# How do you find out what the function $g(f(2))$ and $f(g(2))$ is?

I'm trying to find what the *g*$(f(2))$ and the f $(g(2))$ is.

Here are the functions for f and g:

Let A - $\{$1, 2, 3, 4$\}$ and B - $\{$a, b, c, d$\}$

• Let f : A $\rightarrow$ B be defined so that f - $\{$$\lt1, b\gt,\lt2, c\gt, \lt3, d\gt, \lt4, a\gt$$\}$
• Let g : B $\rightarrow$ A be defined so that g - $\{$$\lta, 1\gt,\ltb, 2\gt, \ltc, 4\gt, \ltd, 4\gt$$\}$

This is what I've done so far, but i'm not sure if it's done correctly, please feel free to correct me.

$g(f(2))$ - We have $f(2)$ in g which is $f(2) = c$ and $g(c)$ which is $g(c) = 4$.
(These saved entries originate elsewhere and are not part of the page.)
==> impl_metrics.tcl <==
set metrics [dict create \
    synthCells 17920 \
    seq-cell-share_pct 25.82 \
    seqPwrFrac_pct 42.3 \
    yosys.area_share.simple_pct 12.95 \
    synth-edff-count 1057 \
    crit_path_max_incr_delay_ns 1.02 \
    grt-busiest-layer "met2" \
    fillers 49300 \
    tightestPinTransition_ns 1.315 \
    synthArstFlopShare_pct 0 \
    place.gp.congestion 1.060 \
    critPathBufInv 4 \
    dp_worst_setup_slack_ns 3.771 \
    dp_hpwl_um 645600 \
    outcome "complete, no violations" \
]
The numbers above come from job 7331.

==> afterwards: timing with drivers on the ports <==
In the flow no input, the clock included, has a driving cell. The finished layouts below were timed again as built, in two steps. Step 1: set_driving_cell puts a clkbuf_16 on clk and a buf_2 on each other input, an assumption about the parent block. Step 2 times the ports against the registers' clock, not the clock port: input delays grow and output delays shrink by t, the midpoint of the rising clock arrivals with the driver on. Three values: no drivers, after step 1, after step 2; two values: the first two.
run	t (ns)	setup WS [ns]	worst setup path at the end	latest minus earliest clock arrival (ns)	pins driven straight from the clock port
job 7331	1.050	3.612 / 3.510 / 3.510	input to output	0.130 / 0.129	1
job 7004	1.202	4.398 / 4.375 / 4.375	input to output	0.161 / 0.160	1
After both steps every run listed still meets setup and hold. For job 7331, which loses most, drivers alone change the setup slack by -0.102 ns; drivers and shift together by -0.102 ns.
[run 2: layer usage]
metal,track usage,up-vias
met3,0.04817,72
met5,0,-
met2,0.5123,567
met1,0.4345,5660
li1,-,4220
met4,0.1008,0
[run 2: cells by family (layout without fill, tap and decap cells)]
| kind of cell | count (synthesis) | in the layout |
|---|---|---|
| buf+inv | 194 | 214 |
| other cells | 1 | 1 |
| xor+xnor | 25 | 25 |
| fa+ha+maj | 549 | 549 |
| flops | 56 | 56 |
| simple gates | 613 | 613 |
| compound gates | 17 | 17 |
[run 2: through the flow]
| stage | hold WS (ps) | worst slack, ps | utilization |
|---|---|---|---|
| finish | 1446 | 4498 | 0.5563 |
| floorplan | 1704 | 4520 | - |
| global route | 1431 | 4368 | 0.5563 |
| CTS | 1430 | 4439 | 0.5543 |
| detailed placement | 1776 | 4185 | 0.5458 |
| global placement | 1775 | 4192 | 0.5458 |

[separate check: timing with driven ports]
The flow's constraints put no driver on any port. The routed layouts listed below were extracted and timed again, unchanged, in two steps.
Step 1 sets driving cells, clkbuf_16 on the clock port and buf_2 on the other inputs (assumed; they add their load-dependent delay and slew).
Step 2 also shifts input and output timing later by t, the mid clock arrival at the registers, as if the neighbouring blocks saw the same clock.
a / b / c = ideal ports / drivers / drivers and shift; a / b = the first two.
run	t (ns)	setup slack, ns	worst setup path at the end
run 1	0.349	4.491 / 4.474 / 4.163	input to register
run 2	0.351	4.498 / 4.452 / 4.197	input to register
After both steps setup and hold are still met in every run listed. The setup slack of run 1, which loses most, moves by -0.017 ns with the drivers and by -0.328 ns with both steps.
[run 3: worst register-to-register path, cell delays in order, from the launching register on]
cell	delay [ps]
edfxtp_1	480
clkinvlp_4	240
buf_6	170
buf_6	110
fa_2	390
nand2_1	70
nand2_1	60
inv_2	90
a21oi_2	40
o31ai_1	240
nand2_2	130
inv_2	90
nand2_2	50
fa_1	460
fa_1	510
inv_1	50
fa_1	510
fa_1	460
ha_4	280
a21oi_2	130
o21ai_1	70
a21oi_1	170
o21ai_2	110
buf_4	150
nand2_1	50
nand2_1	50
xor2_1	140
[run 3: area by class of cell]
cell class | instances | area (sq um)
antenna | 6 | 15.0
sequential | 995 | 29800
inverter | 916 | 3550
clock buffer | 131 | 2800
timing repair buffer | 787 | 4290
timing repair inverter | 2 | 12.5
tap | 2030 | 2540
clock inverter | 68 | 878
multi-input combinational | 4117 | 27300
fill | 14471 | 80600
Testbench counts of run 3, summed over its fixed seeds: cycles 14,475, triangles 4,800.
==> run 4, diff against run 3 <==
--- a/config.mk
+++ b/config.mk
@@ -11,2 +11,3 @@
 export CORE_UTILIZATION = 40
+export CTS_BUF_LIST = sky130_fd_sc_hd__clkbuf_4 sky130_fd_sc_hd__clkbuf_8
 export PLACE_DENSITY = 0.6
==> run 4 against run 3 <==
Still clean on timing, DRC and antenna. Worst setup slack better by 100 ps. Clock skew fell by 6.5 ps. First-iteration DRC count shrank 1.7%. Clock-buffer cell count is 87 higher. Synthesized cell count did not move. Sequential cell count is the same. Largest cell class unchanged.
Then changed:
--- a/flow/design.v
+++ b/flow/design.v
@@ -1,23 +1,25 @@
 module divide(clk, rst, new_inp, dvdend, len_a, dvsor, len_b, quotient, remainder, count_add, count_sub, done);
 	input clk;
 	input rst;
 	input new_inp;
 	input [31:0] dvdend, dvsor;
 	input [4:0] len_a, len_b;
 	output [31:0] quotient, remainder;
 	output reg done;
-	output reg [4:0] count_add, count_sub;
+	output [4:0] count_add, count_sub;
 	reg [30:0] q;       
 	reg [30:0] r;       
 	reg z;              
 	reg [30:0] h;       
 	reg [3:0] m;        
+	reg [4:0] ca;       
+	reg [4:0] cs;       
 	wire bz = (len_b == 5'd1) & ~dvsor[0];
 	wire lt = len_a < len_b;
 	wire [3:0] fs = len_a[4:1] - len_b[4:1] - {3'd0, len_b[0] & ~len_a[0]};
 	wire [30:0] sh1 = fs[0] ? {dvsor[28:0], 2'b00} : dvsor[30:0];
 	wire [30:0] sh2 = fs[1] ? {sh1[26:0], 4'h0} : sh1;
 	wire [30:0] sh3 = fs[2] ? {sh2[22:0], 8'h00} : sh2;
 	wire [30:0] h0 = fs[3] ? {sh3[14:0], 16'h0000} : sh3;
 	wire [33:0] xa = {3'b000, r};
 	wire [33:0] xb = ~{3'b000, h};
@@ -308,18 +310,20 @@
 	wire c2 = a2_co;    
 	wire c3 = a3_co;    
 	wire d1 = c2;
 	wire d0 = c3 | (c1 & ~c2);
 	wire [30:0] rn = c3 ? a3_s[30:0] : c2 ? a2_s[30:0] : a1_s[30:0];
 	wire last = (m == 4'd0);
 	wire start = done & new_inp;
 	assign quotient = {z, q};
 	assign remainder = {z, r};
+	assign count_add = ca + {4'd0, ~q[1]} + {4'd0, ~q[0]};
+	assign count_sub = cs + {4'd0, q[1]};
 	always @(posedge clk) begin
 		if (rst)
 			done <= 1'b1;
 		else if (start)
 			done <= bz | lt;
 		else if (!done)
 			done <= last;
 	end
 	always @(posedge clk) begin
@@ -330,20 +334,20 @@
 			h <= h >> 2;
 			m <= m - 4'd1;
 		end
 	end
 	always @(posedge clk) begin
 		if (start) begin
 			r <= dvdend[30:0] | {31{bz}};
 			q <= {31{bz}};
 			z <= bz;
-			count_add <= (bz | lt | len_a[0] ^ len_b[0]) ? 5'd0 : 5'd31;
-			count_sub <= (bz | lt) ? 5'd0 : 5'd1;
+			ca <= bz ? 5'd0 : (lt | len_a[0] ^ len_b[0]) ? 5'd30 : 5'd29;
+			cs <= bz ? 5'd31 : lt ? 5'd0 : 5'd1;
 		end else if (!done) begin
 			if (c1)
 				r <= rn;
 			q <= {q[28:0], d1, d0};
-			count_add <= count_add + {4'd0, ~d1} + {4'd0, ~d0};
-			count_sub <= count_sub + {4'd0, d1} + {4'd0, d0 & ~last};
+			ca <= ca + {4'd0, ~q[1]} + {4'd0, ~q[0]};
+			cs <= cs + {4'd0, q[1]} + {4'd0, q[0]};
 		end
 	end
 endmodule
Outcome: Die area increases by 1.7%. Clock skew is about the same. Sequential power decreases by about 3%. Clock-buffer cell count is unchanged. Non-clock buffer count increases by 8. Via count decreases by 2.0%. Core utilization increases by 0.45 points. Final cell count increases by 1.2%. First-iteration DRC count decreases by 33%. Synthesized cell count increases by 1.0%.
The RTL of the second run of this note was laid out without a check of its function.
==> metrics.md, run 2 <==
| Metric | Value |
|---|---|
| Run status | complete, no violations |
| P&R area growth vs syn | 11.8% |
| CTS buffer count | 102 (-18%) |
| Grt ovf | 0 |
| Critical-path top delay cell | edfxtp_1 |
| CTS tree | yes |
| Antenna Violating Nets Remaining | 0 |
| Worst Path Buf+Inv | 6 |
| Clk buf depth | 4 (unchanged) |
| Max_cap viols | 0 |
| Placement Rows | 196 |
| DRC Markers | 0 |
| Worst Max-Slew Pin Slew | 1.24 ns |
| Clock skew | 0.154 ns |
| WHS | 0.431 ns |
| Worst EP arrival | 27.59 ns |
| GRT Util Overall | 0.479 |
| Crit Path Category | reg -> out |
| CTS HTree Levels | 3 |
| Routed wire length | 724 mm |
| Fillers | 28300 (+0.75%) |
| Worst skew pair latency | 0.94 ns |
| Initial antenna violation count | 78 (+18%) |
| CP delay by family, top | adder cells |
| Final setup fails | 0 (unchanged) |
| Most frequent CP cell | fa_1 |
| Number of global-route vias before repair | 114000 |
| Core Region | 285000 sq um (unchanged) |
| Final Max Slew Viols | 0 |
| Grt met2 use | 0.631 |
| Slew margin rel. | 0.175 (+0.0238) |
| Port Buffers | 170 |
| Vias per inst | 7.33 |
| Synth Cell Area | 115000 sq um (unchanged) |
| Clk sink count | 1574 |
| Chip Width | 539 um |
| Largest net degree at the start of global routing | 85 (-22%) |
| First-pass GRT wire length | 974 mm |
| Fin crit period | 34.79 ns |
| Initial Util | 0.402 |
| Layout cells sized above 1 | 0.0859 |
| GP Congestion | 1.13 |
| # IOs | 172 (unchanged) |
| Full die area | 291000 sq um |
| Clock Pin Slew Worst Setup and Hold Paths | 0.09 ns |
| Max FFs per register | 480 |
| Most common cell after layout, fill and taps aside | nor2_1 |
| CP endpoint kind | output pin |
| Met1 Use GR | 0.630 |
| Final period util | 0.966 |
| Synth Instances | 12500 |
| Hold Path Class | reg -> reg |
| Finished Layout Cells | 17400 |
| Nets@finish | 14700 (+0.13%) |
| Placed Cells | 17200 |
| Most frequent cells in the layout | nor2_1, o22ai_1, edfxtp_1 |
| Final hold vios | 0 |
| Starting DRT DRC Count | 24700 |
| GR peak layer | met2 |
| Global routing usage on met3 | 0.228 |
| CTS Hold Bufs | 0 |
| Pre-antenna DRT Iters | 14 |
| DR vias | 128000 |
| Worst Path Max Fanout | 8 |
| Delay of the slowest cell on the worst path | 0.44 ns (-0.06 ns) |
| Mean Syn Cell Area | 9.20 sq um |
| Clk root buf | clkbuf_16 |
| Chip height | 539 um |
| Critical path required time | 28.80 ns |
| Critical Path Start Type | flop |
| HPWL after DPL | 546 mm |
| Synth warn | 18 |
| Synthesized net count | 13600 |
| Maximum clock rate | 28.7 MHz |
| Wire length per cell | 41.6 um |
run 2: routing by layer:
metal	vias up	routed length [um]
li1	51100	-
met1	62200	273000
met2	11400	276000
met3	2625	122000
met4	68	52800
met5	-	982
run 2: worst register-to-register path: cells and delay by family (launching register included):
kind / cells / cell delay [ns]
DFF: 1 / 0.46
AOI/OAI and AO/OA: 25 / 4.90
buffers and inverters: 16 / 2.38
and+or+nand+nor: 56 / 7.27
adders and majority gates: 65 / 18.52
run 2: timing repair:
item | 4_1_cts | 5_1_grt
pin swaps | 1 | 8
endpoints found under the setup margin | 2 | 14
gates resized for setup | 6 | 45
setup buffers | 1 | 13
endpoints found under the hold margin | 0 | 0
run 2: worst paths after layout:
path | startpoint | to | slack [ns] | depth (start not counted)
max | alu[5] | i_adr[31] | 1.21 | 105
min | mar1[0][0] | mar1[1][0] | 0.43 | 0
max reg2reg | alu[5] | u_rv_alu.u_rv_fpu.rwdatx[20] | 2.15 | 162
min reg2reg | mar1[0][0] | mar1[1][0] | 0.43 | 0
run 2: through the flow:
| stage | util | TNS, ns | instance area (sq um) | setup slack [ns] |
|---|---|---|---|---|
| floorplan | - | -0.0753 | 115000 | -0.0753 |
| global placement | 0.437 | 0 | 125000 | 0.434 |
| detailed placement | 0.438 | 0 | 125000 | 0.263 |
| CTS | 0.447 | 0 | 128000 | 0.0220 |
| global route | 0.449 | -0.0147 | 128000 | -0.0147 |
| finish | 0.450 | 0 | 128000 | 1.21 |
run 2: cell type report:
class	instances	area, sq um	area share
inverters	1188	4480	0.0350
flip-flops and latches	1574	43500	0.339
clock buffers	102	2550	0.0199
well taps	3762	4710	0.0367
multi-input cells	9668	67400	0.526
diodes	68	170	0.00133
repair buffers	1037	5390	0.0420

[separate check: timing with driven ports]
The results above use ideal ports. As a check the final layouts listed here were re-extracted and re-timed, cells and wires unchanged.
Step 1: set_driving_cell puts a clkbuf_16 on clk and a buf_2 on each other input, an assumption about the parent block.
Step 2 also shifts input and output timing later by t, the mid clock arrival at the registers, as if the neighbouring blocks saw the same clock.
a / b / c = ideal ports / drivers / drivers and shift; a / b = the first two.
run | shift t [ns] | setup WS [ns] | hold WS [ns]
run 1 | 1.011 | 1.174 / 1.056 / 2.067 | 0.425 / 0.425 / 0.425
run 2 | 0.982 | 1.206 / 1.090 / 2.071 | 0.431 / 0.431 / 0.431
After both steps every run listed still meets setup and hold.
Background: an optimization exercise with open tools, aiming at small area, a short achievable clock period and few clock cycles per item. Do not read the settings as production practice. In this exercise RTL edits were held to simulation tests only and were not proved equivalent to the original. The clock port is modelled as an ideal driver, which makes a skipped or thinned clock tree look cheaper than it is; a real chip needs a root buffer or a tree. Power and IR drop assume default switching activity.

==> v26 <==
// boron_enc
module boron_enc (
    input  clk, rst, start, input [63:0] plain_text, input [79:0] master_key,
    output reg done, output [63:0] cipher_text
);
Settings: LEC_CHECK=0, CAP_MARGIN=20, CORE_MARGIN=2, CORE_UTILIZATION=65, SETUP_SLACK_MARGIN=3.0, SLEW_MARGIN=20; clock period 5.0 ns.
standard.sh (not shown) runs the stock make flow with config.mk's settings and CLKGATE_MAP_FILE= SYNTH_SCRIPT=/design/flow/synth_recipe.tcl, a recipe that flattens the netlist after the stock synthesis.
==> flow/flow/run.sh <==
#!/bin/bash
# Standard layout with three changes:
#  - the design's boron_dp module (the round's next-state logic) is replaced by
#    the same function mapped by hand to cells (dp_mapped.v, from gen/mkdp.py);
#    the registers and the rest of the design go through the standard synthesis;
#  - smaller port buffers (ports.tcl);
#  - a clock tree with the same number of buffers to every register (cts.tcl).
set -euo pipefail
here=$(pwd)
python3 flow/subst.py design.v flow/dp_mapped.v > design_mapped.v 2> subst.log
args=("VERILOG_FILES=$here/design_mapped.v" "PRE_GLOBAL_PLACE_TCL=$here/flow/ports.tcl" "PRE_CTS_TCL=$here/flow/cts.tcl")
if [[ -f flow/extra.txt ]]; then while read -r l; do [[ -n "$l" ]] && args+=("$l"); done < flow/extra.txt; fi
bash standard.sh "${args[@]}" finish > standard.log 2>&1
==> flow/flow/cts.tcl <==
# Clock tree built here instead of by TritonCTS. The flip-flops are split into
# 2^LEAF_LEVELS groups of equal size (alternately by median x and median y);
# each group gets a leaf buffer (CTS_LEAF_CELL, clkbuf_16 by default) at its centre. With ROOT_LEVELS > 0
# the leaf buffers are themselves split the same way into 2^ROOT_LEVELS groups,
# each driven by a clkbuf_16 root buffer; the clock port drives the roots (or
# the leaves). Every register sees the same number of buffers from the port.
set ::cts_leaf_levels [expr {[info exists ::env(CTS_LEAF_LEVELS)] ? $::env(CTS_LEAF_LEVELS) : 2}]
set ::cts_root_levels [expr {[info exists ::env(CTS_ROOT_LEVELS)] ? $::env(CTS_ROOT_LEVELS) : 0}]
set ::cts_leaf_cell [expr {[info exists ::env(CTS_LEAF_CELL)] ? $::env(CTS_LEAF_CELL) : "sky130_fd_sc_hd__clkbuf_16"}]
rename clock_tree_synthesis std_clock_tree_synthesis
proc split_sinks {sinks axis levels} {
  if {$levels == 0} { return [list $sinks] }
  set sorted [lsort -integer -index $axis $sinks]
  set half [expr {[llength $sorted] / 2}]
  set out {}
  foreach part [list [lrange $sorted 0 [expr {$half - 1}]] [lrange $sorted $half end]] {
    lappend out {*}[split_sinks $part [expr {1 - $axis}] [expr {$levels - 1}]]
  }
  return $out
}
proc drive_group {block master net_in g name} {
  set sx 0; set sy 0
  foreach s $g { incr sx [lindex $s 0]; incr sy [lindex $s 1] }
  set cnt [llength $g]
  set x [expr {$sx / $cnt}]
  set y [expr {$sy / $cnt}]
  set net [odb::dbNet_create $block "clknet_$name"]
  $net setSigType CLOCK
  set buf [odb::dbInst_create $block $master "clkbuf_$name"]
  $buf setLocation $x $y
  $buf setPlacementStatus PLACED
  [$buf findITerm A] connect $net_in
  [$buf findITerm X] connect $net
  foreach s $g {
    set it [lindex $s 2]
    $it disconnect
    $it connect $net
  }
  puts "clock buffer $name: $cnt sinks"
  return [list $x $y [$buf findITerm A]]
}
proc clock_tree_synthesis {args} {
  set block [ord::get_db_block]
  set master [[ord::get_db] findMaster sky130_fd_sc_hd__clkbuf_16]
  set leaf_master [[ord::get_db] findMaster $::cts_leaf_cell]
  set clk_net [$block findNet clk]
  set sinks {}
  foreach it [$clk_net getITerms] {
    set loc [[$it getInst] getLocation]
    lappend sinks [list [lindex $loc 0] [lindex $loc 1] $it]
  }
  set leaves {}
  set n 0
  foreach g [split_sinks $sinks 0 $::cts_leaf_levels] {
    lappend leaves [drive_group $block $leaf_master $clk_net $g "leaf_$n"]
    incr n
  }
  if {$::cts_root_levels > 0} {
    set n 0
    foreach g [split_sinks $leaves 0 $::cts_root_levels] {
      drive_group $block $master $clk_net $g "root_$n"
      incr n
    }
  }
  set_propagated_clock [all_clocks]
}
==> flow/flow/extra.txt <==
CTS_LEAF_LEVELS=3
CTS_ROOT_LEVELS=1
CTS_LEAF_CELL=sky130_fd_sc_hd__clkbuf_8
Other scripts of this flow, unchanged in this note and not shown: flow/flow/dp_mapped.v, flow/flow/ports.tcl, flow/flow/subst.py
==> v12 (differences from v26) <==
--- a/flow/config.mk
+++ b/flow/config.mk
@@ -8,5 +8,5 @@
 export CAP_MARGIN = 20
 export CORE_MARGIN = 2
-export CORE_UTILIZATION = 65
+export CORE_UTILIZATION = 70
 export SETUP_SLACK_MARGIN = 3.0
 export SLEW_MARGIN = 20
==> v21 (differences from v26) <==
--- a/flow/flow/cts.tcl
+++ b/flow/flow/cts.tcl
@@ -1,5 +1,5 @@
 # Clock tree built here instead of by TritonCTS. The flip-flops are split into
 # 2^LEAF_LEVELS groups of equal size (alternately by median x and median y);
-# each group gets a leaf buffer (CTS_LEAF_CELL, clkbuf_16 by default) at its centre. With ROOT_LEVELS > 0
+# each group gets a clkbuf_16 leaf buffer at its centre. With ROOT_LEVELS > 0
 # the leaf buffers are themselves split the same way into 2^ROOT_LEVELS groups,
 # each driven by a clkbuf_16 root buffer; the clock port drives the roots (or
@@ -7,5 +7,4 @@
 set ::cts_leaf_levels [expr {[info exists ::env(CTS_LEAF_LEVELS)] ? $::env(CTS_LEAF_LEVELS) : 2}]
 set ::cts_root_levels [expr {[info exists ::env(CTS_ROOT_LEVELS)] ? $::env(CTS_ROOT_LEVELS) : 0}]
-set ::cts_leaf_cell [expr {[info exists ::env(CTS_LEAF_CELL)] ? $::env(CTS_LEAF_CELL) : "sky130_fd_sc_hd__clkbuf_16"}]
 rename clock_tree_synthesis std_clock_tree_synthesis
 proc split_sinks {sinks axis levels} {
@@ -43,5 +42,4 @@
   set block [ord::get_db_block]
   set master [[ord::get_db] findMaster sky130_fd_sc_hd__clkbuf_16]
-  set leaf_master [[ord::get_db] findMaster $::cts_leaf_cell]
   set clk_net [$block findNet clk]
   set sinks {}
@@ -53,5 +51,5 @@
   set n 0
   foreach g [split_sinks $sinks 0 $::cts_leaf_levels] {
-    lappend leaves [drive_group $block $leaf_master $clk_net $g "leaf_$n"]
+    lappend leaves [drive_group $block $master $clk_net $g "leaf_$n"]
     incr n
   }
==> flow/flow/extra.txt (replaced) <==
CTS_LEAF_LEVELS=3
CTS_ROOT_LEVELS=1
--- a/flow/config.mk
+++ b/flow/config.mk
@@ -9,4 +9,4 @@
 export CORE_MARGIN = 2
 export CORE_UTILIZATION = 65
-export SETUP_SLACK_MARGIN = 3.0
+export SETUP_SLACK_MARGIN = 3.1
 export SLEW_MARGIN = 20
==> comparison table <==
|  | v26 | v21 | v12 |
|---|---|---|---|
| Status | no timing/DRC/antenna violations | no timing/DRC/antenna violations | no timing/DRC/antenna violations |
| Worst clock skew | 17.0 ps | 11.9 ps | 8.74 ps |
| Number of standard cells in the final layout excluding fillers | 1105 | 1117 | 1106 |
| Clock transition at the register clock pins on the worst setup and hold paths after CTS | 110 ps | 80 ps | 120 ps |
| Combinational Power | 0.00469 W | 0.00536 W | 0.00495 W |
| Drt total wl | 20.3 mm | 21.8 mm | 21.0 mm |
| Internal power consumption | 0.00381 W | 0.00433 W | 0.00388 W |
| Worst setup timing slack at the placement stage | 2830 ps | 2820 ps | 2720 ps |
| Sequential power | 0.00203 W | 0.00210 W | 0.00202 W |
| Die area | 12100 sq um | 12100 sq um | 11300 sq um |
| Critical path's largest stage delay | 460 ps | 440 ps | 430 ps |
| Core Region | 10900 sq um | 10900 sq um | 10200 sq um |
| Half-perimeter wire length of the detailed placement result | 15.7 mm | 15.8 mm | 15.6 mm |
| Area Growth Syn to Fin | 20.2% | 27.0% | 20.9% |
| Resize count post-CTS | 3 | 39 | 7 |
| Fraction of area in multi-input gates | 50.0% | 50.0% | 50.2% |
| Overall power | 0.00729 W | 0.00819 W | 0.00753 W |
| Critical path buffers and inverters | 1 | 1 | 0 |
| Average wire length per cell after detail routing | 18.4 um | 19.5 um | 19.0 um |
| Die height | 110 um | 110 um | 106 um |
| Met3 routing resource usage after global routing | 5.00% | 4.88% | 4.23% |
| CP Class | register to output port | register to output port | register to register |
| Met2 routed WL | 10.0 mm | 10.7 mm | 10.4 mm |
Testbench counts of v26, summed over its fixed seeds: cycles 9,992, items 384.
Testbench counts of v12, summed over its fixed seeds: cycles 9,992, items 384.
Testbench counts of v21, summed over its fixed seeds: cycles 9,992, items 384.
In every run of this note, the design's own scripts or RTL, not TritonCTS, make the clock network.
Is this done correctly or I'm I missing something out on this?

I'm not sure how i can solve the f $(g(2))$ would appreciate some help.

Thanks a lot

• You did g(f(2)) correctly. You can't do f(g(2)) because g(2) isn't defined (2 isn't in the domain of g) – Tyler Oct 4 '13 at 18:49
• ah great! thought I was doing it wrong. Alright yeah, that's what i was struggling with. Thanks for your answer! – Dabbish Oct 4 '13 at 18:50
• I'll just add that as an answer then :) – Tyler Oct 4 '13 at 18:51

You did $g(f(2))$ correctly. You can't do $f(g(2))$ because $g(2)$ isn't defined since $2$ isn't in the domain of $g$.